[Saved data entries]
+-------+

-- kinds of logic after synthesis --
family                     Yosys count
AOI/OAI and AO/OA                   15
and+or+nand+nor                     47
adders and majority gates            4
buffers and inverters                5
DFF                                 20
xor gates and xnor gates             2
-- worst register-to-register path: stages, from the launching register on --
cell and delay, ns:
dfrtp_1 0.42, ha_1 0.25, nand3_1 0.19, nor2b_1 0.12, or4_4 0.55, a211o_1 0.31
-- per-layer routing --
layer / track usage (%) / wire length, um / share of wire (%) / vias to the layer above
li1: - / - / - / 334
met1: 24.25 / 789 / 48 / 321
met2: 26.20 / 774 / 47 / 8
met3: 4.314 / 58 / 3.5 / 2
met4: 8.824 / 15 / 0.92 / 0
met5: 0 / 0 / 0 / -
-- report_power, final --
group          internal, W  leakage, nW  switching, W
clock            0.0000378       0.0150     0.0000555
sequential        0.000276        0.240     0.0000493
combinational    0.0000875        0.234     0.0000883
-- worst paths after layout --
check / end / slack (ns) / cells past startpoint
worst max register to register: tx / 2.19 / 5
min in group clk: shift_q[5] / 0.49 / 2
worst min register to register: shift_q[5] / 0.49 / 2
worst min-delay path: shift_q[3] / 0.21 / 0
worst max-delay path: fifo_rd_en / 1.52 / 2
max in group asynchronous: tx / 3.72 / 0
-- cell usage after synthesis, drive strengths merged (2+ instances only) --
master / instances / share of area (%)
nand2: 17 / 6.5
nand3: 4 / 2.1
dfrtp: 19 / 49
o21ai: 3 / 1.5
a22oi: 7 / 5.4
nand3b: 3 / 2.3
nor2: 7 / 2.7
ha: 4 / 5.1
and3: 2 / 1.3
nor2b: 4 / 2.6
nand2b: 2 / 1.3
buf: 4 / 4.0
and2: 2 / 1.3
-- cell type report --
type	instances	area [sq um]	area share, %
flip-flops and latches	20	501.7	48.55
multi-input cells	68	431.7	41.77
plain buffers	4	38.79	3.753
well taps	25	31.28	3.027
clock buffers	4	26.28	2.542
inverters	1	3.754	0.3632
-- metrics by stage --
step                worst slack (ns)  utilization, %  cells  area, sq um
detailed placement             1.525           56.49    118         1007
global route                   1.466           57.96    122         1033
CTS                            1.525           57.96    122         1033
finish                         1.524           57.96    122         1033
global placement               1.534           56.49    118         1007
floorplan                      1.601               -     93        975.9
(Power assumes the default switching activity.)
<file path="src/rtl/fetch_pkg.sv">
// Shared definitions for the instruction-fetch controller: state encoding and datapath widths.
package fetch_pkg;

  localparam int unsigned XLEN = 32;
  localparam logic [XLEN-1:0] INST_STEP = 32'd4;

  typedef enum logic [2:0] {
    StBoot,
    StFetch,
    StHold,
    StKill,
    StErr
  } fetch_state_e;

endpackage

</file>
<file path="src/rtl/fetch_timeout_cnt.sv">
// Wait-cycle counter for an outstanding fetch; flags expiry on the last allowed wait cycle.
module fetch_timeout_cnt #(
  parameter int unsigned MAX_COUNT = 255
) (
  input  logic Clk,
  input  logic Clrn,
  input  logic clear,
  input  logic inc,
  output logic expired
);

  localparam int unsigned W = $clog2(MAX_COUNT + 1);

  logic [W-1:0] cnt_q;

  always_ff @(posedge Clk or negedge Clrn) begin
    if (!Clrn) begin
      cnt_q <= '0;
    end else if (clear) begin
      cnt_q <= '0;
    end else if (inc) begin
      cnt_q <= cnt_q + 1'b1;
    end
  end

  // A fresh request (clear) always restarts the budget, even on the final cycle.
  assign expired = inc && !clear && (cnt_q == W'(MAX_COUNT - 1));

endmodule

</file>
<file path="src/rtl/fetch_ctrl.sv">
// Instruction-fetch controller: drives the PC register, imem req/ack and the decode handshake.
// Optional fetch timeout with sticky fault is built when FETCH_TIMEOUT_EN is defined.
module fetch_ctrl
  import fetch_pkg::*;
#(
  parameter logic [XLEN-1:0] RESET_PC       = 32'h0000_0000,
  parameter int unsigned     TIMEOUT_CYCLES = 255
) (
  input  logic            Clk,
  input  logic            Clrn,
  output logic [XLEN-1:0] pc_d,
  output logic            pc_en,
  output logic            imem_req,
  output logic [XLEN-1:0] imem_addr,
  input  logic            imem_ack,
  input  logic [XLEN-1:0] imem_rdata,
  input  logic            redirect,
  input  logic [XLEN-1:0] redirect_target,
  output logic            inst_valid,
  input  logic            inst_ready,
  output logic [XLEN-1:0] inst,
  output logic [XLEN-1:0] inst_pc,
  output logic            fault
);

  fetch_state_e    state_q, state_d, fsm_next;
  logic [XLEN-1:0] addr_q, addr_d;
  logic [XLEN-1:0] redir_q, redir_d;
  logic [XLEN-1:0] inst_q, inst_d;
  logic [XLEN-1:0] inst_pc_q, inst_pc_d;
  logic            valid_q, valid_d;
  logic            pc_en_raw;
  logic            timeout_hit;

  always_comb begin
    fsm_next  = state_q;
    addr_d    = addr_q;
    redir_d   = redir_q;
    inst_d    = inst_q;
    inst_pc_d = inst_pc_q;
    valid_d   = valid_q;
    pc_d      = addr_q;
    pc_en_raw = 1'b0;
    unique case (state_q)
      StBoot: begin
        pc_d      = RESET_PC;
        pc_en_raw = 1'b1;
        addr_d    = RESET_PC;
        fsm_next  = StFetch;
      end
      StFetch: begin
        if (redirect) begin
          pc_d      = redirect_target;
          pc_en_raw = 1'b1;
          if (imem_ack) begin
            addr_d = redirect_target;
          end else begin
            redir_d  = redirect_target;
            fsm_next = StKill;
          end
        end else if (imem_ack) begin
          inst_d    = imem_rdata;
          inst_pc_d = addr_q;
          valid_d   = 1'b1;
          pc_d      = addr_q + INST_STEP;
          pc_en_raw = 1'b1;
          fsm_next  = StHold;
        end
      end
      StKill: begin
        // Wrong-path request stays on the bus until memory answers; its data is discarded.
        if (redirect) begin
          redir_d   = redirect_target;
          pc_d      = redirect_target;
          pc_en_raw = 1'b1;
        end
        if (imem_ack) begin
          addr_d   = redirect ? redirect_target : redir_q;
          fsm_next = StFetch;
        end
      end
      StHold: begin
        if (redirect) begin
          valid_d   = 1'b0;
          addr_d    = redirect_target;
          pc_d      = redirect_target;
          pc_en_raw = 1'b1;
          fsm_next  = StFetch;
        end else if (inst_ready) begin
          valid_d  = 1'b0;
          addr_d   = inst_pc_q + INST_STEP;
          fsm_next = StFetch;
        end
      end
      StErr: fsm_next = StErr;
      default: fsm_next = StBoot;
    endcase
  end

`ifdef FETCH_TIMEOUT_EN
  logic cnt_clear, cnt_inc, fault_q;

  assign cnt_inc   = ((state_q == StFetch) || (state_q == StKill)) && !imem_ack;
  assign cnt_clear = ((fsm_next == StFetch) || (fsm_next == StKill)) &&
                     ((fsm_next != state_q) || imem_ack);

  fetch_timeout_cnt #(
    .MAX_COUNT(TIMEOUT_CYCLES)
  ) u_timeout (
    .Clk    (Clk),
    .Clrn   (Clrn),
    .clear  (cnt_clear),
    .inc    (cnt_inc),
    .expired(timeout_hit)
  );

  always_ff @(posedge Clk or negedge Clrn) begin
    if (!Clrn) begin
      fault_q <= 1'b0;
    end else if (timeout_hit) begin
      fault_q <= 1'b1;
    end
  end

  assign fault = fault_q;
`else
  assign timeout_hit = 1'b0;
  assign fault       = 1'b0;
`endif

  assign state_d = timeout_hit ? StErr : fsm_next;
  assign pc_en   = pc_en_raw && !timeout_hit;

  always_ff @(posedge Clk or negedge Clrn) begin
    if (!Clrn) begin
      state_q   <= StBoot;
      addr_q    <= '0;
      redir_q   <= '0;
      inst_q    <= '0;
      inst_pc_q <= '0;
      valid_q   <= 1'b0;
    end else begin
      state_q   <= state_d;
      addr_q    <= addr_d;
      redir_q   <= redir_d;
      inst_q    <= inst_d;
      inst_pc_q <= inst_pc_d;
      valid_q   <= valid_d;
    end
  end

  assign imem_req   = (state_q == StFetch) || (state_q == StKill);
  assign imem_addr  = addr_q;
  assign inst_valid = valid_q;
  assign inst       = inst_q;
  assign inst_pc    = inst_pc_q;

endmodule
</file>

+-------+

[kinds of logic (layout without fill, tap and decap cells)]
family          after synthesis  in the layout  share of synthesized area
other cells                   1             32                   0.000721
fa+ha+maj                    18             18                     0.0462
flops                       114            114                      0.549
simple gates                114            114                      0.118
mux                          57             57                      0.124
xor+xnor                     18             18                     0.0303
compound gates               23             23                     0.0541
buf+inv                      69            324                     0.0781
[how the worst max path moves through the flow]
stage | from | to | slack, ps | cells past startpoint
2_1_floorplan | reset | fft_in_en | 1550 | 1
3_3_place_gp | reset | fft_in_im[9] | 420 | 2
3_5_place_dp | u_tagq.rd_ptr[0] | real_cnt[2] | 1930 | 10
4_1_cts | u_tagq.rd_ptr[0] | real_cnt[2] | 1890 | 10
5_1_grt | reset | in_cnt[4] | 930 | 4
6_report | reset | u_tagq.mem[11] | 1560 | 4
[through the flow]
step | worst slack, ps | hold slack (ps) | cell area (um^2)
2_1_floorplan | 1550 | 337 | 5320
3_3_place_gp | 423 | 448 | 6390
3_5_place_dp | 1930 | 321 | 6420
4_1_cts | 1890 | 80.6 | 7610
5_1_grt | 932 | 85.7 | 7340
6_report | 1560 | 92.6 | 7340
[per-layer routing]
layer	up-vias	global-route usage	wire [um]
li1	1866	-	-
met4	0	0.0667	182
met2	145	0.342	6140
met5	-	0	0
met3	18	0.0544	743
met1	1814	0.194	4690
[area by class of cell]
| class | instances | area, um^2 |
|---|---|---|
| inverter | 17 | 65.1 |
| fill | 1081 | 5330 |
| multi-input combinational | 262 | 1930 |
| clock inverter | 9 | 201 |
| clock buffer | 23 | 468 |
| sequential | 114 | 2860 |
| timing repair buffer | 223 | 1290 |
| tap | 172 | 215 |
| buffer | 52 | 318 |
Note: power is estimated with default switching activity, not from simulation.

+-------+

=== Exercise goal ===
Go through the entries above and copy out every line that includes the word "group".

=== Answer to this task ===
group          internal, W  leakage, nW  switching, W
min in group clk: shift_q[5] / 0.49 / 2
max in group asynchronous: tx / 3.72 / 0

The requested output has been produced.